Context
As part of endTB project, we are looking at implementing robust drug regimen and templates.
I feel the best place to start is from the order extension module already developed for <=1.9 (https://wiki.openmrs.org/display/docs/Order+Extension+Module). In the light of how OpenMRS has evolved around drug orders in parallel since, this is my proposition. If you feel there are other improvements please discuss, I am putting this as a straw man proposal.
Key Classes
Drug Regimen (Order Group)
OrderSet (and OrderSetMember and its variations)
ExtendedDrugOrder
Order Set, Drug Regimen and OrderSetMember can be used mostly as it is.
Extended Drug Order class needs to go away. Some of the fields are already accommodated in Drug Order. The indication field is not. What should be done about it?
What are the things I am missing? This seems too easy
Since the goal for this project is to go live before openmrs-core 1.12 is released, I guess the most feasible option is to update the orderextension module to be compatible with openmrs-core 1.10-era orders (or more likely, fork orderextension).
One difficulty of taking this approach is that the OrderService API has changed quite a bit, in ways that may introduce problems. (E.g. you can’t edit orders in-place anymore, only revise to a new order.)
Also, I’m afraid that if we take the orderextension approach we still need the equivalent of ExtendedDrugOrder because of the implements GroupableOrder (no need for extra fields though–I don’t expect a need for indication for the TB use case).
I hesitate to suggest this, I think we should also consider finding a way to make these changes directly in openmrs-core (this would mean forking a release version, implementing order-related changes directly in openmrs-core, and then forward-porting to the master branch, like was done with OpenMRS 1.9->1.10).

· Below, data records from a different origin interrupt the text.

--- src/rtl/uart_pkg.sv ---
// uart_pkg: shared types and constants for the UART receive path.
package uart_pkg;
  localparam int DATA_W = 8;
  localparam int DEF_CLK_PER_BIT = 868;
  typedef enum logic [1:0] {IDLE, START, DATA, STOP} uart_rx_state_t;
endpackage

--- src/rtl/uart_sync.sv ---
// uart_sync: 2-flop synchronizer for an asynchronous serial line, resets to idle-high.
module uart_sync (
  input  logic clk,
  input  logic reset,
  input  logic d,
  output logic q
);
  logic meta;
  always_ff @(posedge clk or posedge reset) begin
    if (reset) {meta, q} <= 2'b11;
    else {meta, q} <= {d, meta};
  end
endmodule

--- src/rtl/uart_receiver.sv ---
// uart_receiver: 8N1 LSB-first UART receiver with mid-bit sampling.
// Define UART_RX_FRAME_ERR_EN to check the stop bit and expose frame_error.
module uart_receiver
  import uart_pkg::*;
#(
  parameter int CLK_PER_BIT = DEF_CLK_PER_BIT
) (
  input  logic              clk,
  input  logic              reset,
  input  logic              rx_in,
  output logic [DATA_W-1:0] recv_data,
  output logic              recv_ok,
  output logic              rx_busy
`ifdef UART_RX_FRAME_ERR_EN
  , output logic            frame_error
`endif
);
  localparam int CW = $clog2(CLK_PER_BIT);
  localparam logic [CW-1:0] HALF_M1 = CW'(CLK_PER_BIT / 2 - 1);
  localparam logic [CW-1:0] FULL_M1 = CW'(CLK_PER_BIT - 1);
  logic rx_s, rx_prev, sample;
  uart_rx_state_t state;
  logic [CW-1:0] baud;
  logic [2:0] bit_cnt;
  logic [DATA_W-1:0] shift;
  uart_sync u_sync (.clk(clk), .reset(reset), .d(rx_in), .q(rx_s));
  // The start bit is sampled at its midpoint; every later sample is a full bit apart.
  assign sample = baud == (state == START ? HALF_M1 : FULL_M1);
  always_ff @(posedge clk or posedge reset) begin
    if (reset) begin
      state <= IDLE;
      rx_prev <= 1'b1;
      baud <= '0;
      bit_cnt <= '0;
      shift <= '0;
      recv_data <= '0;
      recv_ok <= 1'b0;
      rx_busy <= 1'b0;
`ifdef UART_RX_FRAME_ERR_EN
      frame_error <= 1'b0;
`endif
    end else begin
      rx_prev <= rx_s;
      recv_ok <= 1'b0;
`ifdef UART_RX_FRAME_ERR_EN
      frame_error <= 1'b0;
`endif
      baud <= sample || state == IDLE ? '0 : baud + 1'b1;
      case (state)
        IDLE: begin
          bit_cnt <= '0;
          if (rx_prev && !rx_s) begin
            state <= START;
            rx_busy <= 1'b1;
          end
        end
        START: if (sample) begin
          state <= rx_s ? IDLE : DATA;
          rx_busy <= !rx_s;
        end
        DATA: if (sample) begin
          shift[bit_cnt] <= rx_s;
          bit_cnt <= bit_cnt + 1'b1;
          if (bit_cnt == 3'd7) state <= STOP;
        end
        STOP: if (sample) begin
          state <= IDLE;
          rx_busy <= 1'b0;
`ifdef UART_RX_FRAME_ERR_EN
          if (rx_s) begin
            recv_data <= shift;
            recv_ok <= 1'b1;
          end else frame_error <= 1'b1;
`else
          recv_data <= shift;
          recv_ok <= 1'b1;
`endif
        end
        default: state <= IDLE;
      endcase
    end
  end
endmodule

--- config.mk ---
export PLATFORM = sky130hd
export DESIGN_NAME = uart_receiver
export DESIGN_NICKNAME = d
export VERILOG_FILES = /design/src/rtl/uart_pkg.sv /design/src/rtl/uart_sync.sv /design/src/rtl/uart_receiver.sv
export SDC_FILE = /design/constraint.sdc
export NUM_CORES = 1
export LEC_CHECK = 0
export BUFFER_PORTS_ARGS = -buffer_cell sky130_fd_sc_hd__buf_2
export CAP_MARGIN = 30
export CORE_ASPECT_RATIO = 0.9
export CORE_MARGIN = 2
export CORE_UTILIZATION = 45
export DETAILED_ROUTE_END_ITERATION = 10
export GPL_ROUTABILITY_DRIVEN = 0
export MAX_ROUTING_LAYER = met4
export PLACE_DENSITY = 0.64
export SLEW_MARGIN = 20
export SYNTH_ARGS = -nofsm -noshare
export SYNTH_HDL_FRONTEND = slang
export SYNTH_SLANG_ARGS = --single-unit
--- constraint.sdc ---
create_clock -name clk -period 5.3 [get_ports clk]
set_input_delay 1.325 -clock clk [delete_from_list [all_inputs] [get_ports clk]]
set_output_delay 1.325 -clock clk [all_outputs]
set_load 0.05 [all_outputs]
==> run_results.csv, run 1 <==
group,metric,value,unit
run_status,status,"finished clean",
cells_and_area,fin_nets,164,
cells_and_area,syn2layout_area_growth,10.55,%
worst_setup_path,crit_family,"simple AND/OR/NAND/NOR gates",
yosys,seq_area_frac_synth,0.5408,
route,wl_per_cell,13.09,microns
clock_network,path_clk_slew,0.06,ns
power_and_ir_drop,irDropWorstVdd,175.1,uV
cells_and_area,final-seq-area,904.6,sq um
placed_design,port_buffers,12,
cells_and_area,final_cells,205,
power_and_ir_drop,p_total,0.6128,mW
clock_network,clock-sinks,36,
global_route,grt_pass1_vias,981,
yosys,synth_top_area_share,0.4936,
yosys,synthTopCellsByArea,"dfrtp_1, mux2_4, mux2_2",
worst_setup_path,path_buf_inv,0,
yosys,synth_commonest_cells,"dfrtp_1, nor2_1, nand2_1",
sta,finClkSkew,0.002695,ns
route,vias,1060,
yosys,synth_cells,146,
job,drv_cap,0,
clock_network,cts_buffers,5,
die,core_area,3652,sq um
worst_setup_path,cpPeakStageDelay,0.63,ns
sta,slew_headroom,0.5101,
clock_network,cts_buffer_depth,2,
route,vias_per_cell,5.171,
sta,max_freq,427.6,MHz
route,finalWirelength,2683,microns
yosys,synth.distinct_cells,35,
route,antenna_left,0,
cells_and_area,multi_input_area,714.4,sq um
die,ios,13,
die,dieWidth,68.27,microns
sta,worst_slack,2.961,ns
worst_setup_path,critical_path_arrival,2.51,ns
sta,rsz0062_at_grt,"no",
die,rows,21,
yosys,ys_ff_latch,36,
die,die_h,61.84,microns
clock_network,postCtsResizedCells,0,
sta,setup_viol,0,
cells_and_area,post-route-util,0.5063,
yosys,synth_ff_type,"dfrtp_1",
yosys,yosysMostFrequentCell,"dfrtp_1",
global_route,overflow,0,
yosys,synth_edf_count,0,
worst_hold_path,hp-class,"flop to flop",
route,drtIter0Drc,43,
sta,post-route-period-util,0.4413,
placed_design,postPlaceCellArea,1759,sq um
global_route,antenna_found_initial,0,
yosys,async_flop_share,1.000,
yosys,syn_nets,152,
cells_and_area,num_antenna_cells,0,
worst_setup_path,worstPathCellList,"nor4b_2 > nand4b_1 > a21oi_2 > nand4b_1 > mux2_2",
die,start_util,0.4580,
route,firstDrtPassIters,4,
worst_setup_path,startpoint_type,"flop",
sta,drv_slew,0,
clock_network,clockRootBuffer,"clkbuf_8",
yosys,ys_warn_count,0,
route,drcViolationCount,0,
cells_and_area,post-route-cell-area,1849,sq um
power_and_ir_drop,p_per_area,331.4,nW/um^2
worst_setup_path,endpoint_kind,"flop",
clock_network,clk_latency,0.28,ns
placed_design,hpwlAfterDp,1788,microns
global_route,grt_max_degree,37,
placed_design,place_inst,197,
worst_setup_path,worstPathMaxFanout,20,
clock_network,hold_buffers,0,
sta,hold_violations,0,
clock_network,cts_tree,"built",
cells_and_area,fill_cells,335,
yosys,avgSynthCellArea,11.46,sq um
sta,whs,0.3597,ns
sta,min_period,2.339,ns
clock_network,postCtsSetupBuffers,0,
power_and_ir_drop,p_leak,0.9235,nW
clock_network,cts.htree.levels,2,
worst_setup_path,worstPathRequired,5.47,ns
yosys,yosysTopAreaCell,"dfrtp_1",
yosys,syn_area,1673,sq um
placed_design,dpl_worst_slack,2.976,ns
worst_setup_path,path_class,"flop to flop",
global_route,grt_pass1_wl,4574,microns
sta,setup_tns,0,ns
die,dieArea,4222,sq um
global_route,track_usage,0.1584,
worst_setup_path,slowest_stage,"a21oi_2",
worst_setup_path,path_common_cell,"nand4b_1",
cells_and_area,drive_gt1_frac,0.2642,
sta,tightest_slew,0.7348,ns
-- layout by cell type (no fill, tap or decap) --
| master | n |
|---|---|
| nor3b_1 | 2 |
| or2_2 | 2 |
| a21oi_2 | 1 |
| a311oi_1 | 1 |
| buf_2 | 12 |
| a21oi_1 | 1 |
| nor3_1 | 3 |
| nand2_1 | 14 |
| dfstp_2 | 3 |
| nor2_1 | 18 |
| clkbuf_8 | 6 |
| and4_1 | 1 |
| o211ai_1 | 1 |
| clkbuf_1 | 2 |
| dfrtp_1 | 33 |
| inv_1 | 4 |
| nor2b_1 | 1 |
| nand3_1 | 8 |
| nand4_1 | 4 |
| nor4_1 | 1 |
| mux2_2 | 8 |
| nand3b_1 | 1 |
| a2111o_1 | 1 |
| xnor2_1 | 1 |
| nor4b_2 | 1 |
| and3_1 | 3 |
| o2111ai_1 | 1 |
| nand4b_1 | 2 |
| buf_4 | 1 |
| xor2_1 | 7 |
| a221o_1 | 1 |
| mux2_4 | 8 |
| ha_1 | 3 |
| mux2i_1 | 2 |
| o2bb2ai_1 | 1 |
-- kinds of logic after synthesis --
| group | count (synthesis) | share of synthesized area |
|---|---|---|
| AOI/OAI and AO/OA | 8 | 0.03890 |
| xor gates and xnor gates | 8 | 0.04189 |
| adders and majority gates | 3 | 0.02244 |
| buffers and inverters | 12 | 0.03440 |
| DFF | 36 | 0.5408 |
| muxes | 18 | 0.1376 |
| and+or+nand+nor | 61 | 0.1840 |
-- state kept, by name, summed over array words and instances (netlist names), named ones only --
signal       cells
u_sync.meta      1
u_sync.q         1
recv_data        8
bit_cnt          3
recv_ok          1
state            1
rx_prev          1
rx_busy          1
baud            10
shift            8
-- layout make-up --
cell class / count / share of cell area
multi-input combinational: 98 / 0.3863
timing repair buffer: 13 / 0.03654
sequential: 36 / 0.4892
tap: 46 / 0.03112
clock buffer: 8 / 0.04871
inverter: 4 / 0.008119
-- routing by layer --
layer	wire length [microns]	GRT usage
met5	0	-
met4	54	0.07714
met3	105	0.05946
met2	1187	0.2191
met1	1335	0.2042
-- power by group --
group	switching [mW]	internal, mW
clock network	0.0853	0.106
logic	0.0389	0.0371
registers	0.0414	0.304
total	0.166	0.447
-- worst paths after layout --
check | startpoint | end | slack (ns) | depth (start not counted)
min | u_sync.meta | u_sync.q | 0.36 | 0
min reg2reg | u_sync.meta | u_sync.q | 0.36 | 0
min in group asynchronous | reset | baud[5] | 1.13 | 3
max reg2reg | state[0] | shift[0] | 2.96 | 5
max in group asynchronous | reset | u_sync.q | 3.83 | 3
max | state[0] | shift[0] | 2.96 | 5
Power figures use the tool's default switching activity.
==> inputs of run 2 (changes only) <==
--- a/config.mk
+++ b/config.mk
@@ -5,6 +5,7 @@
 export SDC_FILE = /design/constraint.sdc
 export NUM_CORES = 1
 export LEC_CHECK = 0
+export ABC_AREA = 1
 export BUFFER_PORTS_ARGS = -buffer_cell sky130_fd_sc_hd__buf_2
 export CAP_MARGIN = 30
 export CORE_ASPECT_RATIO = 0.9
@@ -13,7 +14,7 @@
 export DETAILED_ROUTE_END_ITERATION = 10
 export GPL_ROUTABILITY_DRIVEN = 0
 export MAX_ROUTING_LAYER = met4
-export PLACE_DENSITY = 0.64
+export PLACE_DENSITY = 0.66
 export SLEW_MARGIN = 20
 export SYNTH_ARGS = -nofsm -noshare
 export SYNTH_HDL_FRONTEND = slang
==> constraint.sdc (replaced) <==
create_clock -name clk -period 2.07 [get_ports clk]
set_input_delay 0.5175 -clock clk [delete_from_list [all_inputs] [get_ports clk]]
set_output_delay 0.5175 -clock clk [all_outputs]
set_load 0.05 [all_outputs]
==> run 2 against run 1 <==
Net effect:
- non-clock buffer count unchanged
- clock-buffer cell count decreased by 3
- design area rose by 6.8%
- maximum frequency increased by 46%
- critical endpoint is now shift[1]
==> run_results.csv, run 2 <==
group,metric,value,unit
route,vias,1334,
sta,drv_slew,0,
global_route,grt_pass1_wl,5526,microns
global_route,track_usage,0.1637,
die,die_h,63.57,microns
cells_and_area,fill_cells,360,
clock_network,cts.htree.levels,2,
route,drtIter0Drc,145,
clock_network,postCtsSetupBuffers,0,
global_route,antenna_found_initial,0,
worst_setup_path,critical_path_arrival,1.79,ns
cells_and_area,syn2layout_area_growth,11.35,%
worst_setup_path,r2r_start,"baud[3]",
global_route,overflow,0,
worst_setup_path,worstPathRequired,2.26,ns
global_route,use_met2,0.2083,
cells_and_area,drive_gt1_frac,0.1752,
worst_setup_path,cpPeakStageDelay,0.39,ns
cells_and_area,multi_input_area,715.7,sq um
global_route,gr-usage-met3,0.05280,
yosys,synthTopCellsByArea,"dfrtp_1, nand2_1, inv_1",
clock_network,hold_buffers,0,
yosys,synth_commonest_cells,"nand2_1, inv_1, dfrtp_1",
worst_setup_path,worstPathCellList,"inv_1 > nand3_1 > nor2_1 > nand2_2 > nor2_4 > nand2_4 > nor2_8 > nand3_1 > nand2_1 > inv_1",
die,dieWidth,70.19,microns
cells_and_area,final-seq-area,904.6,sq um
worst_setup_path,path_class,"flop to flop",
cells_and_area,final_common_cell,"nand2_1",
route,vias_per_cell,4.764,
sta,slew_headroom,0.7122,
route,drcViolationCount,0,
cells_and_area,reg_top3,"baud: 10 flops, recv_data: 8 flops, shift: 8 flops",
clock_network,clockRootBuffer,"clkbuf_8",
job,drv_cap,0,
clock_network,postCtsResizedCells,0,
worst_setup_path,endpoint_kind,"flop",
placed_design,hpwlAfterDp,2284,microns
yosys,yosysMostFrequentCell,"nand2_1",
yosys,synth.distinct_cells,25,
route,antenna_left,0,
worst_hold_path,hp-class,"primary input to asynchronous set/reset pin",
yosys,synth_cells,214,
route,firstDrtPassIters,4,
worst_setup_path,worstPathMaxFanout,7,
sta,setup_tns,0,ns
sta,rsz0062_at_grt,"no",
power_and_ir_drop,p_per_area,820.0,nW/um^2
cells_and_area,num_antenna_cells,0,
global_route,use_met1,0.2413,
yosys,avgSynthCellArea,8.291,sq um
run_status,status,"finished clean",
global_route,grt.busiest_layer,"met1",
clock_network,cts_buffer_depth,2,
clock_network,clk_latency,0.29,ns
cells_and_area,layout_common_cells,"nand2_1, inv_1, dfrtp_1, nor2_1, buf_2",
global_route,grt_pass1_vias,1222,
worst_setup_path,r2r_setup_slack,0.47,ns
die,dieArea,4462,sq um
power_and_ir_drop,power.switching,0.5162,mW
route,finalWirelength,3014,microns
worst_setup_path,slowest_stage,"dfrtp_1",
clock_network,clock-sinks,36,
yosys,seq_area_frac_synth,0.5099,
cells_and_area,fin_nets,239,
yosys,synth_edf_count,0,
worst_setup_path,worst-r2r-cell-count,10,
placed_design,postPlaceCellArea,1888,sq um
power_and_ir_drop,pwr-share-comb,0.186,
yosys,yosysTopAreaCell,"dfrtp_1",
yosys,syn_area,1774,sq um
power_and_ir_drop,p_leak,1.076,nW
worst_setup_path,startpoint_type,"flop",
cells_and_area,largest_reg_flops,10,
die,rows,21,
worst_setup_path,r2r_end,"shift[1]",
die,ios,13,
route,wl_per_cell,10.76,microns
yosys,ys_ff_latch,36,
die,start_util,0.4722,
die,core_area,3757,sq um
clock_network,cts_tree,"built",
global_route,grt_max_degree,37,
power_and_ir_drop,power_frac_seq,0.516,
yosys,synth_ff_type,"dfrtp_1",
clock_network,cts_buffers,5,
clock_network,path_clk_slew,0.08,ns
power_and_ir_drop,clkPwrFrac,0.298,
power_and_ir_drop,switching_share,0.3186,
cells_and_area,top_register,"baud",
sta,hold_violations,0,
yosys,ys_warn_count,0,
yosys,synth_top_area_share,0.4654,
yosys,async_flop_share,1.000,
sta,finClkSkew,0.007966,ns
sta,setup_viol,0,
sta,post-route-period-util,0.7739,
sta,tightest_slew,0.4317,ns
sta,min_period,1.602,ns
cells_and_area,post-route-cell-area,1976,sq um
yosys,syn_nets,220,
placed_design,port_buffers,12,
power_and_ir_drop,p_int,1.104,mW
sta,max_freq,624.2,MHz
power_and_ir_drop,irDropWorstVdd,477.6,uV
-- run 2: changes by cell type after synthesis, moves of 4 or more --
| cell | change |
|---|---|
| inv_1 | +31 |
| o21ai_1 | +10 |
| mux2_4 | -8 |
| nand2_2 | +4 |
| clkbuf_1 | -4 |
| nor3_1 | +4 |
| a21oi_1 | +5 |
| mux2_2 | -8 |
| xor2_1 | -6 |
| nand2_1 | +43 |
-- run 2: worst max-delay path by stage --
stage | from | end | slack, ns | cells after the start
global placement | baud[3] | shift[4] | 0.49 | 9
global route | baud[3] | shift[2] | 0.30 | 10
detailed placement | baud[2] | shift[2] | 0.48 | 10
floorplan | baud[2] | shift[0] | 0.59 | 10
CTS | baud[2] | shift[1] | 0.46 | 10
finish | baud[3] | shift[1] | 0.47 | 10
-- run 2: power groups by stage --
stage                     Clock [mW]  Sequential (mW)  Combinational, mW
after floorplan                    0            0.829              0.256
after global placement             0            0.846              0.298
after detailed placement           0            0.848              0.305
after CTS                      0.498            0.834              0.305
after global routing           0.541            0.844              0.353
final                          0.483            0.835              0.302
-- run 2: through the flow --
stage	setup slack (ns)	hold slack (ns)	utilization	power, mW	instances
detailed placement	0.4758	0.3472	0.5025	1.153	272
CTS	0.4625	0.3132	0.5258	1.638	280
floorplan	0.5939	0.3452	-	1.085	214
finish	0.4679	0.3069	0.5258	1.620	280
global placement	0.4939	0.3457	0.5025	1.144	272
global route	0.3032	0.3113	0.5258	1.738	280
-- run 2: cells by family after synthesis --
| group | count (synthesis) | synth area share |
|---|---|---|
| adders and majority gates | 3 | 0.02116 |
| buffers and inverters | 39 | 0.08674 |
| DFF | 36 | 0.5099 |
| xor gates and xnor gates | 1 | 0.004937 |
| AOI/OAI and AO/OA | 21 | 0.06065 |
| and+or+nand+nor | 114 | 0.3166 |
-- run 2: cell type report --
type,instances,area share
clock buffers,5,0.03483
flip-flops and latches,36,0.4579
inverters,38,0.07220
repair buffers,13,0.03420
multi-input cells,139,0.3623
well taps,46,0.02913
clock inverters,3,0.009500
-- run 2: metal layers --
layer,wire (microns),share of wire
met1,1664,0.55
met4,49,0.016
met3,126,0.042
met2,1173,0.39
met5,0,0
-- run 2: worst max-delay path: cells and delay by family (launching register included) --
family	cells	cell delay, ns
AND/OR/NAND/NOR	8	0.99
buffers and inverters	2	0.13
flip-flops	1	0.39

The cycleNumber field in DrugRegimen is not necessary: it’s a chemotherapy thing. (But it doesn’t hurt, if we’re trying to change as little code as possible).
I know this is not ideal practice, but I think my tendency might be to
advocate for us to include the necessary minimum data model changes for
this in the 1.10.x release line, if we can do so by adding only fields
that will be nullable by default (like what was suggested for the
birthtime field). I think this could vastly simplify things, and would
also reduce order-related upgrade headaches to the 1.9->1.10
transition. Thanks being said, I know this is generally considered bad
practice.
To my knowledge, only PIH Rwanda uses the orderextension module, and
that implementation will have major work to upgrade orders to work with
1.10 anyway, so preserving existing orderextension functionality as it
is in the module should not be the highest priority.
Moving these changes into a “new 1.12” implies that 1.11 is already the
optimal platform to base this work from. PIH currently has no plans to
upgrade to 1.11 in the near future, mainly due to risk avoidance. Is
Bahmni moving to 1.11? 1.12 seems like it is clearly out due to all of
the major changes happening around Java 8, Hibernate 4, etc, unless (as
you say), we actually make the current 1.12 into 1.13 (or, dare-i-say
“2.0”) and make 1.12 something we could actually consider using.
It would be worth thinking through what will introduce the least
disruption for the most benefit.
What would be the impact of adding a nullable orderGroup property to
Order + a minimal OrderGroup and OrderSet construct to 1.10.x?
What would be the impact of changing our design approach to one that
does not actually put any knowledge of an OrderGroup into the order
itself (eg. only loosely couple an Order with the group it belong(s)
to)? This would remove all need for any immediate core changes to
support groups and sets.
Looking forward to other thoughts and opinions out there.
A variation on this approach would be to have REST web services that emulate the new API we want to have (i.e. including order groups, as a link from the order) but to do this without changing the core Java objects (which could be added later on).